Friday, November 28, 2014

Shearing Layers - Part 3

In the previous Shearing Layers post, I was talking quite theoretically about the rate at which stores could change their layouts to suit some time period. E.g. changing seasonal merchandise, etc.
How about we get even more radical. Perhaps we could (and maybe should) rearrange the store by time of day.
The traditional grocery store (at least in the USA)  remains relatively stable in layout (produce and deli at the edges, dairy and other cold stuff at the back, frozen food in the middle, other processed items in their own neat aisles). This well arranged for the weekly shopper. However for the quick in and out shopper this is not particularly convenient.
Let's do some imagineering here:
There is some body of shoppers who would like to go to the store more frequently and buy less stuff at once.
This group comes in in the time before dinner so they can buy what they need for dinner.
This group is intimidated by having to go all around the store to find what they need
We know what things are bought at which time of day.
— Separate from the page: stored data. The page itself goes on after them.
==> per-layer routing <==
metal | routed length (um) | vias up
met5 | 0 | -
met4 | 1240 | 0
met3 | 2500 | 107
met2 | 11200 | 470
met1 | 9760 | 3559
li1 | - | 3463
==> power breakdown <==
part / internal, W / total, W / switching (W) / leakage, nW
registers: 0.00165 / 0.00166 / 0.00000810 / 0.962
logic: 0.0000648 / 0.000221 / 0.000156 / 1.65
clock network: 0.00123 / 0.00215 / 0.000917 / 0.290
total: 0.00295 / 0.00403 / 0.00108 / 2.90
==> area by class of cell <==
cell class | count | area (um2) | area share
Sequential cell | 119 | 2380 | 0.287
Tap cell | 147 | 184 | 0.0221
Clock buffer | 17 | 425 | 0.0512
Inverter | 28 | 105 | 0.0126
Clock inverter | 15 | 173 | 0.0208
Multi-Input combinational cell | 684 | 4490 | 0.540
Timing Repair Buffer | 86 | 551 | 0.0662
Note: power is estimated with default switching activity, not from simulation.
--- config.mk ---
export PLATFORM = sky130hd
export DESIGN_NAME = host_port
export DESIGN_NICKNAME = d
export VERILOG_FILES = /design/src/inc/hpp_pkg.sv /design/src/rtl/data_pin_cell.sv /design/src/rtl/host_port.sv
export SDC_FILE = /design/constraint.sdc
export NUM_CORES = 1
export LEC_CHECK = 0
export BUFFER_PORTS_ARGS = -buffer_cell sky130_fd_sc_hd__buf_2
export CAP_MARGIN = 10
export CORE_ASPECT_RATIO = 0.9
export CORE_UTILIZATION = 54
export DETAILED_ROUTE_END_ITERATION = 8
export PLACE_DENSITY = 0.72
export SETUP_SLACK_MARGIN = 0.5
export SLEW_MARGIN = 20
export SYNTH_ARGS = -nofsm -noshare
export SYNTH_HDL_FRONTEND = slang
export SYNTH_SLANG_ARGS = --single-unit
--- constraint.sdc ---
create_clock -name clk -period 16.6 [get_ports clk]
set_input_delay 0 -clock clk [delete_from_list [all_inputs] [get_ports clk]]
set_output_delay 0 -clock clk [all_outputs]
set_load 0.005 [all_outputs]
--- src/inc/hpp_pkg.sv ---
// Constants, types and register map of the host parallel port
package hpp_pkg;
  // ==========================================================
  // Register bus
  localparam int         AXI_AW        = 8;
  localparam logic [7:0] OFS_BANK_CTRL = 8'h00;
  localparam logic [7:0] OFS_GPIO_CTRL = 8'h04;
  localparam logic [7:0] OFS_GPIO_DATA = 8'h08;
  localparam logic [7:0] OFS_HOST_CTRL = 8'h0C;
  localparam logic [7:0] OFS_HOST_ADDR = 8'h10;
  localparam logic [1:0] MEM_PAGE      = 2'h1;
  localparam logic [1:0] RESP_OKAY     = 2'h0;
  localparam logic [1:0] RESP_SLVERR   = 2'h2;
  // ==========================================================
  // Field positions
  localparam int BIT_HOLDER    = 0;
  localparam int BIT_GPIO_MODE = 0;
  localparam int GPIO_DIR_LSB  = 8;
  localparam int GPIO_IN_LSB   = 8;
  localparam int CTRL_INT_BIT  = 3;
  // ==========================================================
  // Shared memory and host register selects
  localparam int         MEM_WORDS    = 16;
  localparam int         MEM_AW       = 4;
  localparam logic [1:0] SEL_CTRL     = 2'h0;
  localparam logic [1:0] SEL_DATA_INC = 2'h1;
  localparam logic [1:0] SEL_ADDR     = 2'h2;
  // ==========================================================
  // Timing
  localparam int         CLK_PERIOD_PS = 5000;
  localparam int         BUSY_NS       = 10;
  localparam int         BUSY_CYCLES   = (BUSY_NS * 1000 + CLK_PERIOD_PS - 1) / CLK_PERIOD_PS;
  localparam logic [2:0] BUSY_LOAD     = 3'(BUSY_CYCLES);
  // ==========================================================
  // Host access states
  typedef enum logic [1:0] {
    HS_IDLE   = 2'b00,
    HS_ACTIVE = 2'b01,
    HS_BUSY   = 2'b10
  } host_state_t;
endpackage

--- src/rtl/data_pin_cell.sv ---
// One host data pin with drive gating and a bus holder
`timescale 1ns/100ps
module data_pin_cell (
  // Clock and reset
  input  wire logic clk,
  input  wire logic rst,
  // Pin side
  input  wire logic pin_in,
  output logic      pin_out,
  output logic      pin_oe,
  output logic      hold_out,
  output logic      hold_oe,
  // Control
  input  wire logic drive_en,
  input  wire logic drive_val,
  input  wire logic holder_en
);
  logic level_reg;
  logic level_next;

  // Keeper tracks the resolved pin level every cycle
  always_comb begin
    level_next = pin_in;
  end

  always_ff @(posedge clk or posedge rst) begin
    if (rst) begin
      level_reg <= 1'b0;
    end else begin
      level_reg <= level_next;
    end
  end

  // Holder only acts while nobody inside drives the pin
  assign pin_out  = drive_val;
  assign pin_oe   = drive_en;
  assign hold_out = level_reg;
  assign hold_oe  = holder_en & ~drive_en;

  a_holder_keeps: assert property (@(posedge clk) disable iff (rst)
    hold_oe |-> hold_out == $past(pin_in))
    else $error("holder does not keep last pin level");
  a_holder_excl: assert property (@(posedge clk) disable iff (rst)
    !(hold_oe && pin_oe))
    else $error("holder fights driver");
endmodule
## config.mk

```make
export PLATFORM = sky130hd
export DESIGN_NAME = hcs_sequencer
export DESIGN_NICKNAME = d
export VERILOG_FILES = /design/src/hw/hcs_pkg.sv /design/src/hw/hcs_result_mem.sv /design/src/hw/hcs_sequencer.sv
export SDC_FILE = /design/constraint.sdc
export NUM_CORES = 1
export LEC_CHECK = 0
export BUFFER_PORTS_ARGS = -buffer_cell sky130_fd_sc_hd__buf_2
export CORE_ASPECT_RATIO = 1.75
export CORE_MARGIN = 4
export CORE_UTILIZATION = 55
export CTS_BUF_LIST = sky130_fd_sc_hd__clkbuf_4
export DETAILED_ROUTE_END_ITERATION = 7
export GPL_ROUTABILITY_DRIVEN = 0
export MAX_ROUTING_LAYER = met4
export PLACE_DENSITY = 0.71
export SLEW_MARGIN = 20
export SYNTH_ARGS = -nofsm -noshare
export SYNTH_HDL_FRONTEND = slang
export SYNTH_SLANG_ARGS = --single-unit
```

## constraint.sdc

```tcl
create_clock -name clock -period 8.8 [get_ports clock]
set_input_delay 0 -clock clock [delete_from_list [all_inputs] [get_ports clock]]
set_output_delay 0 -clock clock [all_outputs]
set_load 0.005 [all_outputs]
```
===== src/hdl/pfcr_consts.svh =====
// Constants for the trim, light-load filter and current balance registers.
// Assumes a byte-wide internal register port from the management bus engine.
//
// What this block does
// Trim bit 7 picks the sign: one negative, zero positive.
// The low seven trim bits are the magnitude, 0.0625/128 a step.
// At low line and light load the filter takes the low-line pair.
// At high line and light load the filter takes the high-line pair.
// Light-load pairs apply only while enable bit 5 at 0xFE4F is one.
// The power reading is a read-only 16-bit average of 16 line cycles.
// Balance bit 7 at one removes the correction from the PWM outputs.
// Balance bit 6 at zero suspends balancing while the fast loop is on.
// Software is advised to leave balance bit 6 at zero.
// Balance bit 3 at one stops low power balancing at the limit.
// Software is advised to set balance bit 3 to one.
// Reserved balance bits read as zero and ignore writes.
`ifndef PFCR_CONSTS_SVH
`define PFCR_CONSTS_SVH

// Register addresses
`define PFCR_ADDR_TRIM      16'hFE8F
`define PFCR_ADDR_LL_GAIN   16'hFE90
`define PFCR_ADDR_LL_ZERO   16'hFE91
`define PFCR_ADDR_HL_GAIN   16'hFE92
`define PFCR_ADDR_HL_ZERO   16'hFE93
`define PFCR_ADDR_PWR       16'hFE94
`define PFCR_ADDR_BAL       16'hFE95

// Field positions
`define PFCR_TRIM_SIGN_BIT  7
`define PFCR_TRIM_MAG_MSB   6
`define PFCR_BAL_DISC_BIT   7
`define PFCR_BAL_FAST_BIT   6
`define PFCR_BAL_LPM_BIT    3
`define PFCR_BAL_RW_MASK    8'hC8

// Reset values
`define PFCR_TRIM_RST       8'h00
`define PFCR_COEF_RST       8'h00
`define PFCR_BAL_RST        8'h08
`define PFCR_PWR_RST        16'h0000
`define PFCR_RD_UNMAPPED    16'h0000

// Averaging over line cycles
`define PFCR_CYC_LAST       4'hF
`define PFCR_AVG_SHIFT      4

`endif


===== src/hdl/pfcr_pkg.sv =====
// Types for the trim, filter and balance register bank.
// Assumes pfcr_consts.svh for all figures.
package pfcr_pkg;

  typedef enum logic [2:0] {
    SEL_NONE,
    SEL_TRIM,
    SEL_COEF,
    SEL_PWR,
    SEL_BAL
  } pfcr_sel_t;

  typedef struct packed {
    logic [7:0]       trim;
    logic [3:0][7:0]  coef;
    logic [7:0]       bal_cfg;
    logic [19:0]      acc;
    logic [3:0]       cyc_cnt;
    logic [15:0]      avg;
    logic [15:0]      rd_data;
    logic             rd_valid;
    logic             trim_neg;
    logic [6:0]       trim_mag;
    logic [7:0]       filt_gain;
    logic [7:0]       filt_zero;
    logic             bal_active;
    logic [7:0]       bal_corr;
  } pfcr_state_t;

endpackage : pfcr_pkg
<file path="src/rtl/mda_pkg.sv">
/*
  Package for the microcode download and activation command block:
  mode codes, sense codes, field positions, power condition codes and carriers.
  Assumes a single 200 MHz clock domain and a host-side CDB decoder.
*/
package mda_pkg;

  localparam logic [4:0] MODE_SEG_SAVE_ACT = 5'h07;
  localparam logic [4:0] MODE_ECHO_WRITE = 5'h0a;
  localparam logic [4:0] MODE_DEFER_SELECT = 5'h0d;
  localparam logic [4:0] MODE_DEFER_PLAIN = 5'h0e;
  localparam logic [4:0] MODE_ACTIVATE = 5'h0f;
  localparam logic [4:0] MODE_EXPANDER = 5'h1a;

  localparam int ACT_PO_BIT = 7;
  localparam int ACT_HR_BIT = 6;
  localparam int ACT_VSE_BIT = 5;

  localparam int SEG_ALIGN_BITS = 12;
  localparam int ECHO_ALIGN_BITS = 2;
  localparam logic [7:0] BUF_ID_RESTART = 8'h00;

  localparam logic [3:0] SENSE_NONE = 4'h0;
  localparam logic [3:0] SENSE_ILLEGAL_REQUEST = 4'h5;
  localparam logic [7:0] ASC_NONE = 8'h00;
  localparam logic [7:0] ASC_INVALID_FIELD_CDB = 8'h24;

  localparam logic [1:0] PWR_ACTIVE = 2'h0;
  localparam logic [1:0] PWR_SAVE = 2'h3;

  // command from the decoder, valid for one cycle with cmd_valid
  typedef struct packed {
    logic [4:0] mode;
    logic [7:0] buffer_id;
    logic [23:0] buffer_offset;
    logic [23:0] param_len;
    logic [7:0] mode_specific;
    logic last_segment;
  } mda_cmd_t;

  // completion reported for each command taken in idle, unless an activation event ends its echo transfer
  typedef struct packed {
    logic check_condition;
    logic [3:0] sense_key;
    logic [7:0] asc;
  } mda_status_t;

endpackage : mda_pkg

</file>
<file path="src/rtl/mda_echo_mem.sv">
/*
  Echo buffer memory: word-addressed, registered read data.
  Assumes writes and reads come from one clock domain.
*/
`timescale 1ns/1ps
module mda_echo_mem #(
  parameter int DEPTH = 64,
  parameter int WIDTH = 32,
  parameter int AW = $clog2(DEPTH)
) (
  input wire logic clk,
  input wire logic we,
  input wire logic [AW-1:0] waddr,
  input wire logic [WIDTH-1:0] wdata,
  input wire logic [AW-1:0] raddr,
  output logic [WIDTH-1:0] rdata
);

  logic [WIDTH-1:0] mem [DEPTH];

  always_ff @(posedge clk) begin
    if (we) begin
      mem[waddr] <= wdata;
    end
    rdata <= mem[raddr];
  end

endmodule // mda_echo_mem

</file>
<file path="src/rtl/mda_top.sv">
/*
  Microcode download and activation command interpreter for the later
  buffer-write modes: segmented download, echo buffer write, deferred
  download with selectable events, explicit activation, expander mode.
  Assumes a decoder hands in one CDB per CMD_VALID pulse, data-out words
  arrive on DOUT_VALID, and firmware performs the actual save/reset.
*/
`timescale 1ns/1ps

// Overview of operation
// - segment length must be 4K multiple
// - bad segment length gives illegal request
// - first segment starts image, but after a check condition only id 00h restarts it
// - buffer offset ignored in segmented mode
// - complete image handled like single-file save
// - save to media, self power-on reset
// - echo data stored, 4-byte aligned
// - echo data kept until another command
// - select-activation mode saves code as deferred
// - power on activates when bit 7 set
// - hard reset activates when bit 6 set
// - vendor event activates when bit 5 set
// - plain deferred activates on listed events
// - activate before format or start stop
// - spin up first; no return to power-save
// - start stop sets requested power condition
// - unit attention on reset/ssu/format activation
// - activate mode clears deferred, ignores fields
// - expander mode behaves as echo write
// - unsupported mode gives illegal request
module mda_top #(
  parameter int ECHO_DEPTH = 64
) (
  input wire logic REF_CLK,
  input wire logic RESETN,
  input wire logic CMD_VALID,
  input wire mda_pkg::mda_cmd_t CMD,
  input wire logic DOUT_VALID,
  input wire logic [31:0] DOUT_DATA,
  input wire logic DOUT_LAST,
  input wire logic OTHER_CMD,
  input wire logic POWER_ON_EVENT,
  input wire logic HARD_RESET_EVENT,
  input wire logic VENDOR_EVENT,
  input wire logic SSU_CMD,
  input wire logic [1:0] SSU_POWER_COND,
  input wire logic SSU_POWER_CHANGE,
  input wire logic FORMAT_CMD,
  input wire logic SPIN_UP_DONE,
  input wire logic [1:0] POWER_STATE_IN,
  input wire logic [5:0] ECHO_RADDR,
  output logic [31:0] ECHO_RDATA,
  output logic ECHO_VALID,
  output logic STATUS_VALID,
  output mda_pkg::mda_status_t STATUS,
  output logic SAVE_REQ,
  output logic SELF_POR_REQ,
  output logic ACTIVATE_PULSE,
  output logic UNIT_ATTENTION,
  output logic SPIN_UP_REQ,
  output logic POWER_SET_VALID,
  output logic [1:0] POWER_SET,
  output logic DEFERRED_PENDING,
  output logic SEG_IN_PROGRESS,
  output logic FORMAT_SSU_GO
);

  localparam int AW = $clog2(ECHO_DEPTH);

  typedef enum logic [1:0] {ACT_NONE, ACT_HARD, ACT_SSU, ACT_FMT} mda_src_t;
  typedef enum logic [1:0] {ST_IDLE, ST_ECHO_DATA, ST_SPIN} mda_phase_t;

  typedef struct packed {
    mda_phase_t phase;
    logic seg_active;
    logic restart_armed;
    logic pending;
    logic sel_mode;
    logic po_en;
    logic hr_en;
    logic vse_en;
    mda_src_t src;
    logic [1:0] ssu_cond;
    logic ssu_change;
    logic [AW-1:0] echo_ptr;
    logic echo_valid;
    logic status_valid;
    mda_pkg::mda_status_t status;
    logic save_req;
    logic self_por;
    logic activate;
    logic unit_att;
    logic spin_req;
    logic pwr_valid;
    logic [1:0] pwr;
    logic go;
  } mda_state_t;

  mda_state_t r;
  mda_state_t next_r;

  logic mem_we;
  logic [31:0] mem_rdata;

  mda_echo_mem #(.DEPTH(ECHO_DEPTH), .WIDTH(32)) u_echo (
    .clk(REF_CLK),
    .we(mem_we),
    .waddr(r.echo_ptr),
    .wdata(DOUT_DATA),
    .raddr(ECHO_RADDR[AW-1:0]),
    .rdata(mem_rdata)
  );

  // words are written only while an echo transfer is open
  assign mem_we = (r.phase == ST_ECHO_DATA) && DOUT_VALID;

  function automatic mda_pkg::mda_status_t illegal_req();
    mda_pkg::mda_status_t s;
    s.check_condition = 1'b1;
    s.sense_key = mda_pkg::SENSE_ILLEGAL_REQUEST;
    s.asc = mda_pkg::ASC_INVALID_FIELD_CDB;
    return s;
  endfunction

  function automatic mda_pkg::mda_status_t good_status();
    mda_pkg::mda_status_t s;
    s.check_condition = 1'b0;
    s.sense_key = mda_pkg::SENSE_NONE;
    s.asc = mda_pkg::ASC_NONE;
    return s;
  endfunction

  always_comb begin
    logic seg_len_ok;
    logic echo_len_ok;
    logic act_event;
    mda_src_t evt_src;
    seg_len_ok = 1'b0;
    echo_len_ok = 1'b0;
    act_event = 1'b0;
    evt_src = ACT_NONE;
    next_r = r;
    next_r.status_valid = 1'b0;
    next_r.save_req = 1'b0;
    next_r.self_por = 1'b0;
    next_r.activate = 1'b0;
    next_r.unit_att = 1'b0;
    next_r.pwr_valid = 1'b0;
    next_r.go = 1'b0;

    seg_len_ok = (CMD.param_len[mda_pkg::SEG_ALIGN_BITS-1:0] == '0);
    echo_len_ok = (CMD.param_len[mda_pkg::ECHO_ALIGN_BITS-1:0] == '0);

    // activation events outside the buffer-write command path
    if (r.pending) begin
      if (r.sel_mode) begin
        if (POWER_ON_EVENT && r.po_en) begin
          act_event = 1'b1;
          evt_src = ACT_NONE;
        end else if (HARD_RESET_EVENT && r.hr_en) begin
          act_event = 1'b1;
          evt_src = ACT_HARD;
        end else if (VENDOR_EVENT && r.vse_en) begin
          act_event = 1'b1;
          evt_src = ACT_NONE;
        end
      end else begin
        if (POWER_ON_EVENT) begin
          act_event = 1'b1;
          evt_src = ACT_NONE;
        end else if (HARD_RESET_EVENT) begin
          act_event = 1'b1;
          evt_src = ACT_HARD;
        end else if (SSU_CMD) begin
          act_event = 1'b1;
          evt_src = ACT_SSU;
        end else if (FORMAT_CMD) begin
          act_event = 1'b1;
          evt_src = ACT_FMT;
        end
      end
    end

    // in idle, format or start stop with nothing to activate proceeds at once
    if ((SSU_CMD || FORMAT_CMD) && r.phase == ST_IDLE &&
        !(act_event && (evt_src == ACT_SSU || evt_src == ACT_FMT))) begin
      next_r.go = 1'b1;
      if (SSU_CMD) begin
        next_r.pwr_valid = SSU_POWER_CHANGE;
        next_r.pwr = SSU_POWER_COND;
      end
    end

    // an intervening command releases the echo contents
    if (OTHER_CMD || CMD_VALID) begin
      next_r.echo_valid = 1'b0;
    end

    unique case (r.phase)
      ST_IDLE: begin
        if (act_event && r.phase == ST_IDLE) begin
          next_r.src = evt_src;
          next_r.ssu_cond = SSU_POWER_COND;
          next_r.ssu_change = SSU_POWER_CHANGE;
          next_r.spin_req = (POWER_STATE_IN == mda_pkg::PWR_SAVE);
          next_r.phase = ST_SPIN;
        end else if (CMD_VALID) begin
          next_r.status_valid = 1'b1;
          next_r.status = good_status();
          unique case (CMD.mode)
            mda_pkg::MODE_SEG_SAVE_ACT: begin
              // buffer offset is never looked at here
              if (!seg_len_ok) begin
                next_r.status = illegal_req();
                next_r.restart_armed = 1'b1;
              end else begin
                // only a check condition arms a restart by buffer id
                if (r.restart_armed) begin
                  next_r.seg_active = (CMD.buffer_id ==
                    mda_pkg::BUF_ID_RESTART) ? 1'b1 : r.seg_active;
                  next_r.restart_armed = 1'b0;
                end else if (!r.seg_active) begin
                  next_r.seg_active = 1'b1;
                end
                // order and total length are the initiator's duty
                if (CMD.last_segment) begin
                  next_r.seg_active = 1'b0;
                  next_r.save_req = 1'b1;
                  next_r.self_por = 1'b1;
                end
              end
            end
            mda_pkg::MODE_ECHO_WRITE, mda_pkg::MODE_EXPANDER: begin
              if (!echo_len_ok) begin
                next_r.status = illegal_req();
                next_r.restart_armed = 1'b1;
              end else begin
                next_r.status_valid = 1'b0;
                next_r.echo_ptr = '0;
                next_r.phase = ST_ECHO_DATA;
              end
            end
            mda_pkg::MODE_DEFER_SELECT: begin
              next_r.save_req = 1'b1;
              next_r.pending = 1'b1;
              next_r.sel_mode = 1'b1;
              next_r.po_en = CMD.mode_specific[mda_pkg::ACT_PO_BIT];
              next_r.hr_en = CMD.mode_specific[mda_pkg::ACT_HR_BIT];
              next_r.vse_en = CMD.mode_specific[mda_pkg::ACT_VSE_BIT];
            end
            mda_pkg::MODE_DEFER_PLAIN: begin
              next_r.save_req = 1'b1;
              next_r.pending = 1'b1;
              next_r.sel_mode = 1'b0;
            end
            mda_pkg::MODE_ACTIVATE: begin
              if (r.pending) begin
                next_r.activate = 1'b1;
                next_r.pending = 1'b0;
              end
            end
            default: begin
              next_r.status = illegal_req();
              next_r.restart_armed = 1'b1;
            end
          endcase
        end
      end
      ST_ECHO_DATA: begin
        if (act_event) begin
          // an activation event ends the transfer without status
          next_r.src = evt_src;
          next_r.ssu_cond = SSU_POWER_COND;
          next_r.ssu_change = SSU_POWER_CHANGE;
          next_r.spin_req = (POWER_STATE_IN == mda_pkg::PWR_SAVE);
          next_r.phase = ST_SPIN;
        end else if (DOUT_VALID) begin
          next_r.echo_ptr = AW'(r.echo_ptr + 1'b1);
          if (DOUT_LAST) begin
            next_r.echo_valid = 1'b1;
            next_r.status_valid = 1'b1;
            next_r.status = good_status();
            next_r.phase = ST_IDLE;
          end
        end
      end
      ST_SPIN: begin
        if (!r.spin_req || SPIN_UP_DONE) begin
          next_r.spin_req = 1'b0;
          next_r.activate = 1'b1;
          next_r.pending = 1'b0;
          next_r.unit_att = (r.src != ACT_NONE);
          next_r.phase = ST_IDLE;
          // power-on and vendor activations leave the power state alone
          if (r.src == ACT_SSU) begin
            next_r.pwr_valid = 1'b1;
            next_r.pwr = r.ssu_change ? r.ssu_cond : mda_pkg::PWR_ACTIVE;
            next_r.go = 1'b1;
          end else if (r.src == ACT_FMT) begin
            next_r.pwr_valid = 1'b1;
            next_r.pwr = mda_pkg::PWR_ACTIVE;
            next_r.go = 1'b1;
          end else if (r.src == ACT_HARD) begin
            next_r.pwr_valid = 1'b1;
            next_r.pwr = mda_pkg::PWR_ACTIVE;
          end
        end
      end
      default: begin
        next_r.phase = ST_IDLE;
      end
    endcase
  end

  always_ff @(posedge REF_CLK or negedge RESETN) begin
    if (!RESETN) begin
      r <= '0;
    end else begin
      r <= next_r;
    end
  end

  assign ECHO_RDATA = mem_rdata;
  assign ECHO_VALID = r.echo_valid;
  assign STATUS_VALID = r.status_valid;
  assign STATUS = r.status;
  assign SAVE_REQ = r.save_req;
  assign SELF_POR_REQ = r.self_por;
  assign ACTIVATE_PULSE = r.activate;
  assign UNIT_ATTENTION = r.unit_att;
  assign SPIN_UP_REQ = r.spin_req;
  assign POWER_SET_VALID = r.pwr_valid;
  assign POWER_SET = r.pwr;
  assign DEFERRED_PENDING = r.pending;
  assign SEG_IN_PROGRESS = r.seg_active;
  assign FORMAT_SSU_GO = r.go;

endmodule // mda_top

</file>
==> config.mk <==
export PLATFORM = sky130hd
export DESIGN_NAME = reset_state_init
export DESIGN_NICKNAME = d
export VERILOG_FILES = /design/src/rtl/rst_init_pkg.sv /design/src/rtl/reset_kind_decode.sv /design/src/rtl/reset_state_init.sv
export SDC_FILE = /design/constraint.sdc
export NUM_CORES = 1
export LEC_CHECK = 0
export BUFFER_PORTS_ARGS = -buffer_cell sky130_fd_sc_hd__buf_4
export CORE_MARGIN = 5
export CORE_UTILIZATION = 25
export CTS_BUF_LIST = sky130_fd_sc_hd__clkbuf_4 sky130_fd_sc_hd__clkbuf_8 sky130_fd_sc_hd__clkbuf_16
export DETAILED_ROUTE_END_ITERATION = 8
export PLACE_DENSITY = 0.53
export SYNTH_ARGS = -nofsm -noshare
export SYNTH_HDL_FRONTEND = slang
export SYNTH_SLANG_ARGS = --single-unit
==> constraint.sdc <==
create_clock -name core_clk -period 3.1 [get_ports core_clk]
set_input_delay 0.775 -clock core_clk [delete_from_list [all_inputs] [get_ports core_clk]]
set_output_delay 0.775 -clock core_clk [all_outputs]
set_load 0.05 [all_outputs]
Perhaps if there were a way to understand these kinds of habits we could arrange the store layout so it is a bit easier for these people to find what they want for dinner that evening.

Use small temp displays that can be prepared in the mystery area at the back, and have them rolled out to the specialized area. Create an ad campaign that matches the philosophy. Give extra points/rewards or whatever for people buying the dinner time special items. Vary the items a bit by day so you don't see the same can of beans each time.

The bottom line - Think about what can be changed easily (simple shearing layer), look deeply into the data you already have (and can get) to see if there are changes that might be beneficial. Make the changes quickly and cheaply (it shouldn't be an expensive operation - if it is you are at the wrong shearing layer). Measure effectiveness. Rince and repeat.